Consortial N-2 fixation: A strategy for meeting nitrogen requirements of marine and terrestrial cyanobacterial mats

Four microbial mat-forming, non-axenic, strains of the non-heterocystous, filamentous, cyanobacterial genus Microcoleus were maintained in culture and examined for the ability to fix atmospheric nitrogen (N-2). Each was tested for nitrogenase activity using the acetylene reduction assay (ARA) and for the presence of the dinitrogenase reductase gene (nifH), an essential gene for N-2 fixation, using the polymerase chain reaction (PCR). The Microcoleus spp. cultures were incapable of growth without an exogenous nitrogen source and never exhibited nitrogenase activity. Attempts to amplify a 360-bp segment of the nifH gene using DNA purified from the cyanobacterial cultures did not produce any cyanobacteria-specific nifH sequences. However, several non-cyanobacterial homologous nifH sequences were obtained.

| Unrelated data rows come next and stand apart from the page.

--- src/core/mofu_regs.svh ---
// constants for the memory ordering fence unit
`ifndef MOFU_REGS_SVH
`define MOFU_REGS_SVH
`define MOFU_SB_DEPTH 8
`define MOFU_CNT_W 4
`define MOFU_MT_W 2
`define MOFU_MT_UC 2'h0
`define MOFU_MT_WB 2'h1
`define MOFU_MT_WT 2'h2
`define MOFU_MT_WC 2'h3
`define MOFU_BAR_W 3
`define MOFU_BAR_ST 0
`define MOFU_BAR_LD 1
`define MOFU_BAR_DR 2
`endif

--- src/core/mofu_pkg.sv ---
// types for the memory ordering fence unit
package mofu_pkg;
    typedef enum logic [5:0] {
        MOFU_IDLE = 6'b00_0001,
        MOFU_DRAIN = 6'b00_0010,
        MOFU_PORT = 6'b00_0100,
        MOFU_LOCK = 6'b00_1000,
        MOFU_SERIAL = 6'b01_0000,
        MOFU_STRING = 6'b10_0000
    } mofu_state_e;
    typedef enum logic [2:0] {
        MOFU_OP_NONE = 3'h0,
        MOFU_OP_PORT = 3'h1,
        MOFU_OP_LOCK = 3'h2,
        MOFU_OP_SERIAL = 3'h3,
        MOFU_OP_STORE_FENCE = 3'h4,
        MOFU_OP_LOAD_FENCE = 3'h5,
        MOFU_OP_FULL_FENCE = 3'h6,
        MOFU_OP_STRING = 3'h7
    } mofu_op_t;
endpackage
$ cat src/inc/tcet_defines.vh
// Constants shared by the commutation and external trigger block
`ifndef TCET_DEFINES_VH
`define TCET_DEFINES_VH

// ************************************************************
// Register byte offsets
// ************************************************************
`define TCET_OFF_CTRL2      8'h04
`define TCET_OFF_SMCFG      8'h08
`define TCET_OFF_EVENT      8'h14
`define TCET_OFF_CHAN_CFG   8'h20
`define TCET_OFF_CHAN_ACT   8'h24

// ************************************************************
// Control register two fields
// ************************************************************
`define TCET_CT_PRELOAD     0
`define TCET_CT_UPD_SEL     2
`define TCET_CT_DMA_SRC     3
`define TCET_CT_WMASK       32'h0000000d
`define TCET_CT_RESET       32'h00000000

// ************************************************************
// Slave mode configuration fields
// ************************************************************
`define TCET_SM_MODE_LO     0
`define TCET_SM_TSEL_LO     4
`define TCET_SM_FILT_LO     8
`define TCET_SM_PSC_LO      12
`define TCET_SM_ECM2        14
`define TCET_SM_POL         15
`define TCET_SM_WMASK       32'h0000fff7
`define TCET_SM_RESET       32'h00000000
`define TCET_SMS_EXT_CLK1   3'h7

// ************************************************************
// Event register and channel configuration layout
// ************************************************************
`define TCET_EV_COM_GEN     0
`define TCET_EV_FILTERED_EXT_TRIGGER_LVL    1
`define TCET_CH_WMASK       32'h000fff7f
`define TCET_CH_COMP_MASK   32'h0001ff77
`define TCET_CH_RESET       32'h00000000
`define TCET_CH_MODE_LO     8

// ************************************************************
// AXI4-Lite response codes
// ************************************************************
`define TCET_RESP_OKAY      2'h0
`define TCET_RESP_SLVERR    2'h2

`endif

$ cat src/core/tcet_etr_filter.v
// Digital event-counter filter for the prescaled external trigger
`timescale 1ns/1ns
module tcet_etr_filter (
    // Clock and reset
    input  wire       i_ref_clk,
    input  wire       i_reset,
    // Filter input and control
    input  wire       i_sample_in,
    input  wire [3:0] i_code,
    // Filtered output
    output reg        o_filtered
);

    reg [4:0] div_cnt;    // Sampling divider, dead-time clock base
    reg [3:0] run_cnt;    // Consecutive differing samples seen
    wire      sample_en;  // Sampling strobe for this code
    wire [3:0] need;      // Required run length N

    // ************************************************************
    // Code decoding
    // ************************************************************
    // Log2 of sampling divider; dead-time clock equals kernel clock
    function [2:0] div_log2;
        input [3:0] c;
        begin
            case (c)
                4'h4, 4'h5:                 div_log2 = 3'h1;
                4'h6, 4'h7:                 div_log2 = 3'h2;
                4'h8, 4'h9:                 div_log2 = 3'h3;
                4'ha, 4'hb, 4'hc:           div_log2 = 3'h4;
                4'hd, 4'he, 4'hf:           div_log2 = 3'h5;
                default:                    div_log2 = 3'h0;
            endcase
        end
    endfunction

    // Number of consistent samples before the output moves
    function [3:0] run_len;
        input [3:0] c;
        begin
            case (c)
                4'h0:                       run_len = 4'h1;
                4'h1:                       run_len = 4'h2;
                4'h2:                       run_len = 4'h4;
                4'h4, 4'h6, 4'h8, 4'hb,
                4'hd:                       run_len = 4'h6;
                4'ha:                       run_len = 4'h5;
                default:                    run_len = 4'h8;
            endcase
        end
    endfunction

    assign sample_en = ((div_cnt & ((5'h01 << div_log2(i_code)) - 5'h01))
                        == 5'h00);
    assign need = run_len(i_code);

    // ************************************************************
    // Event counter
    // ************************************************************
    // Output changes only after a full run of differing samples
    always @(posedge i_ref_clk) begin
        if (i_reset) begin
            div_cnt    <= 5'h00;
            run_cnt    <= 4'h0;
            o_filtered <= 1'b0;
        end else begin
            div_cnt <= div_cnt + 5'h01;
            if (sample_en) begin
                if (i_sample_in == o_filtered) begin
                    run_cnt <= 4'h0;
                end else if (run_cnt + 4'h1 >= need) begin
                    o_filtered <= i_sample_in;
                    run_cnt    <= 4'h0;
                end else begin
                    run_cnt <= run_cnt + 4'h1;
                end
            end
        end
    end

endmodule // tcet_etr_filter
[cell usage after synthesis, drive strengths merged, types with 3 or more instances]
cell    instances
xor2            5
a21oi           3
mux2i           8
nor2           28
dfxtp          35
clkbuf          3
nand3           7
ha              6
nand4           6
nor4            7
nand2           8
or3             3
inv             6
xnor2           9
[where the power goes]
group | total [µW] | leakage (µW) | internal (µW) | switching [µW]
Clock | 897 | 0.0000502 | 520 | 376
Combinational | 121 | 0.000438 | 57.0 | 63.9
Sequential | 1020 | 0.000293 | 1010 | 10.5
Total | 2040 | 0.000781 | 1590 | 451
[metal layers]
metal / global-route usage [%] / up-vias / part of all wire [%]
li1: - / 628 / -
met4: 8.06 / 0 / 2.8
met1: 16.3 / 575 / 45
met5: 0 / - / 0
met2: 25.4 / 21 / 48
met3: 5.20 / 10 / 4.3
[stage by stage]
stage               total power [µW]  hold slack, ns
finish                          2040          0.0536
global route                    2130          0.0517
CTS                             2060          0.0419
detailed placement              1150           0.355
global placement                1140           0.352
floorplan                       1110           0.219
`config.mk`:
```
export PLATFORM = sky130hd
export DESIGN_NAME = cmpc_top
export DESIGN_NICKNAME = d
export VERILOG_FILES = /design/src/verilog/cmpc_pkg.sv /design/src/verilog/cmpc_top.sv
export SDC_FILE = /design/constraint.sdc
export NUM_CORES = 1
export LEC_CHECK = 0
export BUFFER_PORTS_ARGS = -buffer_cell sky130_fd_sc_hd__buf_2
export CAP_MARGIN = 10
export CORE_UTILIZATION = 54
export DETAILED_ROUTE_END_ITERATION = 8
export PLACE_DENSITY = 0.9
export SYNTH_ARGS = -nofsm -noshare
export SYNTH_HDL_FRONTEND = slang
export SYNTH_SLANG_ARGS = --single-unit
```
`constraint.sdc`:
```
create_clock -name clk -period 3.4 [get_ports clk]
set_input_delay 0.17 -clock clk [delete_from_list [all_inputs] [get_ports clk]]
set_output_delay 0.17 -clock clk [all_outputs]
set_load 0.03 [all_outputs]
```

Phylogenetic analysis showed these sequences to be most similar to sequences from heterotrophic bacteria isolated from a marine microbial mat in Tomales Bay (California, USA), and bulk DNA extracted from a cryptobiotic soil crust in Moab (Utah, USA). Microcoleus spp. dominated the biomass of both systems. Cyanobacteria-specific 16S rDNA sequences obtained from the cultured cyanobacterial strains demonstrate that the lack of cyanobacteria-specific nifH sequences was not due to inefficiency of extracting Microcoleus DNA. Hence, both the growth and genetic data indicate that, contrary to earlier reports, Microcoleus spp. appear incapable of fixing N-2 because they lack at least one of the requisite genes for this process. Furthermore, our study suggests epiphytic N-2-fixing bacteria form a diazotrophic consortium with these Microcoleus spp. and are likely key sources of fixed N-2 generated within soil crusts and marine microbial mats.